CORTE DI CASSAZIONE, sezione penale, sentenza n. 31286 depositata il 10 luglio 2018

Lavoro – Corresponsione indennità di maternità – Falsa attestazione – Conguaglio delle somme asseritamente versate – Gravità oggettiva del reato – Intensità del dolo

Ritenuto in fatto

1. Con la sentenza in epigrafe, la Corte di Appello di Palermo confermava la sentenza del Tribunale di Palermo del 12 ottobre 2016 che aveva condannato il ricorrente alla pena di giustizia per il reato di cui all’art. 316-ter cod.pen., cosi qualificata l’originaria imputazione di cui all’art. 640-bis cod.pen., commesso nei confronti dell’I.N.P.S. per avere falsamente attestato di aver corrisposto indennità di maternità ad una lavoratrice dell’azienda della quale egli era legale rappresentante, ponendo a conguaglio le somme asseritamente versate.

2. Ricorre per cassazione C.T., deducendo:

1) violazione di legge e vizio di motivazione in ordine alla ritenuta sussistenza dell’elemento psicologico del reato;

2) violazione di legge e vizio di motivazione in ordine al diniego delle circostanze attenuanti generiche.

Considerato in diritto

Il ricorso è manifestamente infondato per genericità.
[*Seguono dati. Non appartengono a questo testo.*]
From an optimization exercise on the open Yosys and OpenROAD flow, aimed at small area, a short achievable clock period and few clock cycles per item; shortcuts taken in it are not production practice.
The RTL was checked by simulation tests, not by an equivalence proof against the original design.
Power figures rest on the tool's default switching activity, not on a simulated workload.

==> flow/design.v, too long to show whole: its modules and the start of the top module <==
// module rs68_decoder: 1209 lines
// module idior_fec_rx: 1281 lines
module idior_fec_rx (
  input  wire        clk,
  input  wire        rst,           
  input  wire        in_valid,
  output wire        in_ready,
  input  wire [63:0] in_data,       
  output wire        out_valid,
  input  wire        out_ready,
  output reg  [63:0] out_data,      
  output wire        out_last,
  output reg  [1:0]  out_fix_even,  
  output reg         out_bad_even,  
  output reg  [1:0]  out_fix_odd,
  output reg         out_bad_odd,
  output reg         out_crc_ok
);
  // ...
==> flow/flow/run.sh <==
#!/bin/bash
# The standard layout (the standard.sh, unchanged synthesis), with the
# timing repair steps asked to leave a setup margin: the design is still laid
# out and signed off at the design's clock period, but the repair keeps
# improving the critical paths beyond what that period alone requires.
set -euo pipefail
export SETUP_SLACK_MARGIN=8.7
bash standard.sh finish > standard_flow.log 2>&1
==> flow/standard.sh <==
#!/bin/bash
# synth_recipe.tcl (not shown) runs the flow's synth.tcl, then flattens the netlist and writes it again
# the make line also repeats each setting of config.mk as NAME=value (left out here)
make -C /OpenROAD-flow-scripts/flow DESIGN_CONFIG=/design/flow/config.mk WORK_HOME=/design/flow/orfs CLKGATE_MAP_FILE= SYNTH_SCRIPT=/design/flow/synth_recipe.tcl "${@:-finish}"
==> flow/config.mk <==
export PLATFORM = sky130hd
export DESIGN_NAME = idior_fec_rx
export DESIGN_NICKNAME = idior_fec_rx
export VERILOG_FILES = /design/flow/design.v
export SDC_FILE = /design/flow/constraint.sdc
export NUM_CORES = 4
export LEC_CHECK = 0
export CAP_MARGIN = 20
export CORE_MARGIN = 2
export CORE_UTILIZATION = 65
export CTS_CLUSTER_DIAMETER = 66
export CTS_CLUSTER_SIZE = 32
export SLEW_MARGIN = 20
==> flow/constraint.sdc <==
create_clock -name core_clock -period 12.0 [get_ports {clk}]
set_input_delay 2.4000 -clock core_clock [delete_from_list [all_inputs] [get_ports {clk}]]
set_output_delay 2.4000 -clock core_clock [all_outputs]
set_load 0.01 [all_outputs]
Background: an optimization exercise with open tools, aiming at small area, a short achievable clock period and few clock cycles. Do not read the settings as production practice. In this exercise RTL edits were held to simulation tests only and were not proved equivalent to the original. Power and IR drop assume default switching activity.

== run 1 ==
// qsc_decoder
module qsc_decoder (
    input  wire        clk,
    input  wire        rst,
    input  wire        cmd_valid,
    output wire        cmd_ready,
    input  wire [5:0]  cmd_width_m1,
    input  wire [5:0]  cmd_lines_m1,
    input  wire        cmd_hist_reset,
    input  wire [14:0] cmd_nbytes,
    input  wire [7:0]  cmd_fill,
    input  wire        in_valid,
    output wire        in_ready,
    input  wire [7:0]  in_data,
    output wire        out_valid,
    input  wire        out_ready,
    output wire [7:0]  out_pix,
    output wire        done,
    output wire [2:0]  status
);
    localparam [2:0] ST_OK       = 3'd0;
    localparam [2:0] ST_SHORT    = 3'd1;
    localparam [2:0] ST_TRAILING = 3'd2;
    localparam [2:0] ST_SYNTAX   = 3'd7;
    localparam [2:0] S_IDLE = 3'd0;    
    localparam [2:0] S_DEC  = 3'd1;    
    localparam [2:0] S_ERR  = 3'd2;    
    localparam [2:0] S_TAIL = 3'd3;    
    localparam [2:0] S_FIN  = 3'd4;    
    integer i;
    reg [2:0]  state;
    reg        cmd_ready_r;
    reg        in_ready_r;
    reg        done_r;
    reg        done_pend;          
    reg [2:0]  stat;
    reg [5:0]  w_m1;
    reg [5:0]  l_m1;
    reg [7:0]  fill_val;
    reg [14:0] bytes_left;         
    reg [5:0]  j;
    reg [5:0]  ln;
    reg        zero_line;          
    reg [7:0]  a_r, b_r, c_r;
    reg [1:0]  qb_r;               
    reg [2:0]  kc [0:3];           
    reg [7:0]  r0;
    reg [7:0]  s32 [0:31];
    reg [7:0]  s16 [0:15];
    reg [7:0]  s8  [0:7];
    reg [7:0]  s4  [0:3];
    reg [7:0]  s2  [0:1];
  ...
clock: 12.0 ns
lec_check: 0
cap_margin: 20
core_margin: 2
core_utilization: 40
cts_cluster_diameter: 80
cts_cluster_size: 24
setup_slack_margin: 4.5
slew_margin: 20
run.sh (not shown) runs the stock make flow with config.mk's settings and CLKGATE_MAP_FILE= SYNTH_SCRIPT=/design/flow/synth_recipe.tcl, a recipe that flattens the netlist after the stock synthesis.
Run 1 did not stop at any stage, and its layout met the timing, design-rule and antenna checks.
Testbench counts of run 1, summed over its fixed seeds: cycles 146,447.
This is an optimization exercise on Yosys and OpenROAD, whose aim is small area, a short achievable clock period and few clock cycles, not a production implementation. In this exercise RTL edits were held to simulation tests only and were not proved equivalent to the original. Power is estimated from default activity; no workload was simulated.

// fondant_enc
module fondant_enc (
    input  wire        clk,
    input  wire        rst,
    input  wire        cfg_commit,
    input  wire [2:0]  cfg_mode,
    input  wire [4:0]  cfg_k,
    input  wire [4:0]  cfg_kmin,
    input  wire [4:0]  cfg_kmax,
    input  wire [11:0] cfg_target,
    input  wire        start,
    output wire        start_ready,
    input  wire [4:0]  s_depth,
    input  wire [1:0]  s_plane,
    input  wire [3:0]  s_rows_m1,
    input  wire [5:0]  s_cols_m1,
    input  wire        pix_valid,
    output wire        pix_ready,
    input  wire [15:0] pix_data,
    output reg         word_valid,
    output reg  [31:0] word_data,
    output reg         done,
    output wire [63:0] done_hdr,
    output wire [15:0] done_code
);
Settings: LEC_CHECK=0, ABC_AREA=1, CAP_MARGIN=20, CORE_MARGIN=2, CORE_UTILIZATION=65, PLACE_DENSITY=0.8, SLEW_MARGIN=20; clock period 36.0 ns.
standard.sh (not shown) runs the stock make flow with config.mk's settings and CLKGATE_MAP_FILE= SYNTH_SCRIPT=/design/flow/synth_recipe.tcl, a recipe that flattens the netlist after the stock synthesis.
==> flow/flow/run.sh <==
#!/bin/bash
# Standard ORFS layout (the standard.sh, same synthesis script and
# registers) with these changes, all passed as ORFS variables:
#  - synthesis: no separate full/half-adder mapping (ABC maps the adders)
#  - ports buffered with buf_2 instead of the default delay buffer
#  - clock tree: larger sink clusters, no dummy loads
#  - timing repair asked to leave 27.6 ns of setup slack (the SDC is unchanged)
export ADDER_MAP_FILE=
export BUFFER_PORTS_ARGS="-buffer_cell sky130_fd_sc_hd__buf_2"
export CTS_ARGS="-sink_clustering_enable -repair_clock_nets -dont_use_dummy_load -sink_clustering_size 24 -sink_clustering_max_diameter 80"
export SETUP_SLACK_MARGIN=27.6
bash standard.sh > standard.log 2>&1
Testbench counts at the start, summed over its fixed seeds: cycles 330,304.
Edit:
--- a/flow/design.v
+++ b/flow/design.v
@@ -87,27 +87,28 @@
     always @* for (mi = 0; mi < 16; mi = mi + 1) maxv[mi] = (mi < s_depth);
     function [10:0] dstep;           
         input [5:0] rem_i;
         input [4:0] xb;
         input integer n;
         input [5:0] wv;
         reg   [5:0] rem;
         reg   [4:0] q;
-        reg   [6:0] s;
+        reg   [6:0] t;
+        reg   [7:0] d;
         integer j;
         begin
             rem = rem_i;
             q   = 5'd0;
             for (j = 4; j >= 0; j = j - 1) begin
                 if (j < n) begin
-                    s    = {1'b0, rem} - {2'b00, wv[5:1]} - {6'd0, ~xb[j]};
-                    q[j] = lt21({16'd0, wv[5:1]}, {15'd0, rem}) |
-                           ((rem == {1'b0, wv[5:1]}) & xb[j]);
-                    rem  = q[j] ? {s[4:0], ~xb[j]} : {rem[4:0], xb[j]};
+                    t    = {rem, xb[j]};
+                    d    = {1'b0, t} - {2'b00, wv};
+                    q[j] = ~d[7];
+                    rem  = d[7] ? t[5:0] : d[5:0];
                 end
             end
             dstep = {q, rem};
         end
     endfunction
     reg [5:0]  s1_rem, s2_rem, s3_rem;
     reg [4:0]  s1_q;
     reg [8:0]  s2_q;
Setup slack improved by 10 ps; cell area is about the same; total power rises by about 19%; global-route usage went down by 0.30 points; routed wire length came out lower by 0.42%; synthesized area rose by 0.43%; flip-flop and latch count is unchanged; sequential power is about the same; utilization is about the same; cell count went up by about 0.6%; via count grows by about 0.5%; synthesized cell count climbs by about 0.9%; die area increases by 0.42%; clock skew rises by 4.0 ps.
Testbench counts after the change, summed over its fixed seeds: cycles 330,304.


Another version of the RTL of fondant_enc (not shown whole).
Size in the first run: about 5,400 cells after synthesis, roughly 180 I/O pins, ~0.061 sq mm of cells after synthesis.
export LEC_CHECK = 0
export ABC_AREA = 1
export CAP_MARGIN = 20
export CORE_MARGIN = 2
export CORE_UTILIZATION = 60
export PLACE_DENSITY = 0.75
export SLEW_MARGIN = 20
create_clock -name core_clock -period 36.0 [get_ports {clk}]
==> flow/flow/run.sh <==
#!/bin/bash
# Standard ORFS layout (the standard.sh, same synthesis script and
# registers) with these changes, all passed as ORFS variables:
#  - synthesis: no separate full/half-adder mapping, and ABC maps for area
#    with amap (flow/abc_area.script, used through a copy of ORFS's scripts
#    folder in which only that file differs)
#  - ports buffered with buf_2 instead of the default delay buffer
#  - clock tree: larger sink clusters, no dummy loads
#  - timing repair asked to leave 27.6 ns of setup slack (the SDC is unchanged)
set -e
rm -rf scripts_amap
cp -r "$FLOW_HOME/scripts" scripts_amap
cp flow/abc_area.script scripts_amap/abc_area.script
export SCRIPTS_DIR="$PWD/scripts_amap"
export ADDER_MAP_FILE=
export BUFFER_PORTS_ARGS="-buffer_cell sky130_fd_sc_hd__buf_2"
export CTS_ARGS="-sink_clustering_enable -repair_clock_nets -dont_use_dummy_load -sink_clustering_size 24 -sink_clustering_max_diameter 80"
export SETUP_SLACK_MARGIN=27.6
bash standard.sh > standard.log 2>&1
==> flow/flow/abc_area.script <==
strash
dch
amap
topo
stime -c
buffer -c
upsize -c
dnsize -c
Testbench counts at the start, summed over its fixed seeds: cycles 330,152.
Next try:
--- a/flow/design.v
+++ b/flow/design.v
@@ -41,20 +41,20 @@
     reg        [11:0] tgt_r;
     reg signed [19:0] bal;       
     reg        [9:0]  bfrac;     
     reg               cmt1;      
     reg        sr;               
     reg        busy;             
     assign start_ready = sr;
     assign pix_ready   = 1'b1;
     wire       st_x = start & sr;
-    wire       fin1, last_r;
-    wire       sr_nx = ~st_x & (sr | (last_r & ~bud_r) | (fin1 & bud_r));
+    wire       fin1, fin2, last_r;
+    wire       sr_nx = ~st_x & (sr | (last_r & ~bud_r) | fin2);
     wire       bneg  = bal[19];
     wire       b_lt4 = bneg & ~lt21({2'b00, ~bal[18:0]}, {7'd0, tgt_r, 2'b00});
     wire       b_lt1 = bneg & ~lt21({2'b00, ~bal[18:0]}, {9'd0, tgt_r});
     wire       b_gt1 = ~bneg & lt21({9'd0, tgt_r}, {2'b00, bal[18:0]});
     wire [5:0] kup2 = {1'b0, kq} + 6'd2;
     wire [5:0] kup1 = {1'b0, kq} + 6'd1;
     reg  [4:0] k_sel;
     always @* begin
         k_sel = kq;
@@ -238,31 +238,32 @@
     reg  [31:0] wcur, wnxt;
     integer pi;
     always @* begin
         for (pi = 0; pi < 32; pi = pi + 1) begin
             wcur[31-pi] = ((pi < 31) ? acc[30-pi] : 1'b0)
                         | ((pi >= pc) & ((pi < e1) | rot[31-pi]));
             wnxt[31-pi] = (pi < pc) & (((pi + 32) < e1) | rot[31-pi]);
         end
     end
-    reg        fin1_r;
+    reg        fin1_r, fin2_r;
     assign fin1 = fin1_r;
+    assign fin2 = fin2_r;
     assign last_r = r_v & r_last;
     reg        bal_pend;
     reg [15:0] first_code;
     wire [10:0] words_fin = wcnt;
     wire [9:0]  raw_w     = nb[14:5];
     wire        coded     = ~lt21({11'd0, raw_w}, {10'd0, words_fin});
     wire [9:0]  len_fin   = alleq ? 10'd1 : coded ? words_fin[9:0] : raw_w;
     reg [9:0] len_r;
     reg [1:0] form_r;
     reg [4:0] hk_r;
-    wire signed [19:0] size_fin = {8'd0, len_fin, 2'b00} + 20'sd8;
+    wire signed [19:0] size_fin = {8'd0, len_r, 2'b00} + 20'sd8;
     wire signed [19:0] bal_sum  = bal - size_fin;
     wire signed [19:0] bal_lim  = {2'b00, tgt_r, 6'd0};
     wire [12:0]        negt     = -{1'b0, tgt_r};
     wire               sum_hi   = ~bal_sum[19] & lt21({3'd0, bal_lim[17:0]}, {2'd0, bal_sum[18:0]});
     wire               sum_lo   = bal_sum[19] & ~lt21({2'd0, ~bal_sum[18:0]}, {3'd0, bal_lim[17:0]});
     wire signed [19:0] bal_new  = sum_hi ? bal_lim :
                                   sum_lo ? {{1{negt[12]}}, negt, 6'd0} : bal_sum;
     reg [15:0] code_o;
     assign done_hdr  = {2'b00, cols_o, 4'h0, rows_o, 16'h0000,
@@ -316,19 +317,19 @@
             if (emit)
                 acc <= wnxt[31:1];
             else
                 acc <= wcur[31:1];
         end
         word_data <= fin1 ? {acc, 1'b0} : wcur;
         len_r  <= len_fin;
         form_r <= alleq ? 2'd2 : coded ? 2'd0 : 2'd1;
         hk_r   <= (alleq || coded) ? kq : 5'd0;
-        if (fin1 & bud_r) begin
+        if (fin2) begin
             bal   <= bal_new;
             bfrac <= 10'd0;
         end
         cols_o  <= cols_r;
         b_o     <= b_r;
         plane_o <= plane_r;
         rows_o  <= rows_r;
         code_o  <= first_code;
         if (!busy) begin
@@ -358,36 +359,38 @@
             s1_v       <= 1'b0;
             s1_m       <= 1'b0;
             s2_v       <= 1'b0;
             s2_m       <= 1'b0;
             s3_v       <= 1'b0;
             s3_m       <= 1'b0;
             p_v        <= 1'b0;
             r_v        <= 1'b0;
             fin1_r     <= 1'b0;
+            fin2_r     <= 1'b0;
             initp      <= 1'b0;
             cmt1       <= 1'b0;
             word_valid <= 1'b0;
             done       <= 1'b0;
             bud_r      <= 1'b0;
             kq         <= 5'd0;
         end else begin
             in_v  <= st_x | pix_valid;
             in_m  <= st_x;
             s1_v  <= in_v;
             s1_m  <= in_m;
             s2_v  <= s1_v;
             s2_m  <= s1_m;
             s3_v  <= s2_v;
             s3_m  <= s2_m;
             p_v   <= adv;
             r_v   <= p_v;
             fin1_r <= r_v & r_last;
+            fin2_r <= fin1 & bud_r;
             initp <= s3_v & s3_m;
             cmt1  <= cfg_commit;
             word_valid <= (r_v & emit) | (fin1 & (pc != 5'd0));
             done  <= fin1;
             sr   <= sr_nx;
             busy <= ~sr_nx;
             if (cfg_commit) begin
                 bud_r  <= (cfg_mode == 3'd4);
                 kmin_r <= (cfg_mode == 3'd2) ? cfg_k :
Outcome:
- design area shrinks slightly
- worst setup slack improves by 10 ps
- fmax stays flat
- wire length shrinks by a few percent
- clock power is about the same
- flip-flop and latch count grows by 1
Testbench counts after the change, summed over its fixed seeds: cycles 330,304.

-- separate check: timing with driven ports --
The flow's constraints put no driver on any port. The routed layouts listed below were extracted and timed again, unchanged, in two steps. Step 1 (the two cells are an assumption about what drives the block):
set clk [get_ports {clk}]
set_driving_cell -lib_cell sky130_fd_sc_hd__clkbuf_16 $clk
set_driving_cell -lib_cell sky130_fd_sc_hd__buf_2 [delete_from_list [all_inputs] $clk]
Step 2, shift: input delay + t, output delay - t, t = (earliest + latest rising clock arrival at the registers) / 2. This alone moves slack from input paths to output paths. a / b / c = ideal / step 1 / step 2; a / b = the first two.
| run | t, ns | setup slack, ns | worst register clock-pin slew, ns |
|---|---|---|---|
| the first run of note 1 | 0.728 | 27.643 / 27.565 / 27.500 | 0.10 / 0.10 |
| the second run of note 1 | 0.718 | 27.653 / 27.580 / 27.439 | 0.10 / 0.10 |
| the first run of note 2 | 0.701 | 27.632 / 27.563 / 27.550 | 0.10 / 0.10 |
| the second run of note 2 | 0.710 | 27.643 / 27.572 / 27.522 | 0.10 / 0.10 |
After both steps setup and hold are still met in every run listed. For the second run of note 1, which loses most, drivers alone change the setup slack by -0.073 ns; drivers and shift together by -0.214 ns.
1. Infatti, quanto al primo motivo, il ricorrente non si confronta con la motivazione della sentenza impugnata, nella parte in cui ha sottolineato che l’accordo transattivo per il pagamento delle indennità spettanti alla lavoratrice – dalla cui stipula si dovrebbe trarre l’insussistenza dell’elemento soggettivo del reato in capo all’imputato – era stato stipulato successivamente alla percezione da parte dell’impresa rappresentata dal T. dei conguagli ottenuti attraverso ancora più antecedenti false attestazioni all’INPS di aver corrisposto le indennità dovute da parte dell’imputato.

Pertanto, il reato si era perfezionato prima che intervenisse l’accordo transattivo, che, peraltro, il ricorrente, così come precisato dalla Corte, non aveva onorato.

2. In ordine al secondo motivo, la motivazione della Corte di Appello è ampiamente esauriente, perché richiama, quanto al trattamento sanzionatorio nel suo complesso e con considerazioni esenti da censure valutabili in questa sede, non solo la gravità oggettiva del reato, ma anche l’intensità del dolo; con espresso riferimento, quindi, ad alcuni parametri di cui all’art. 133 cod. pen.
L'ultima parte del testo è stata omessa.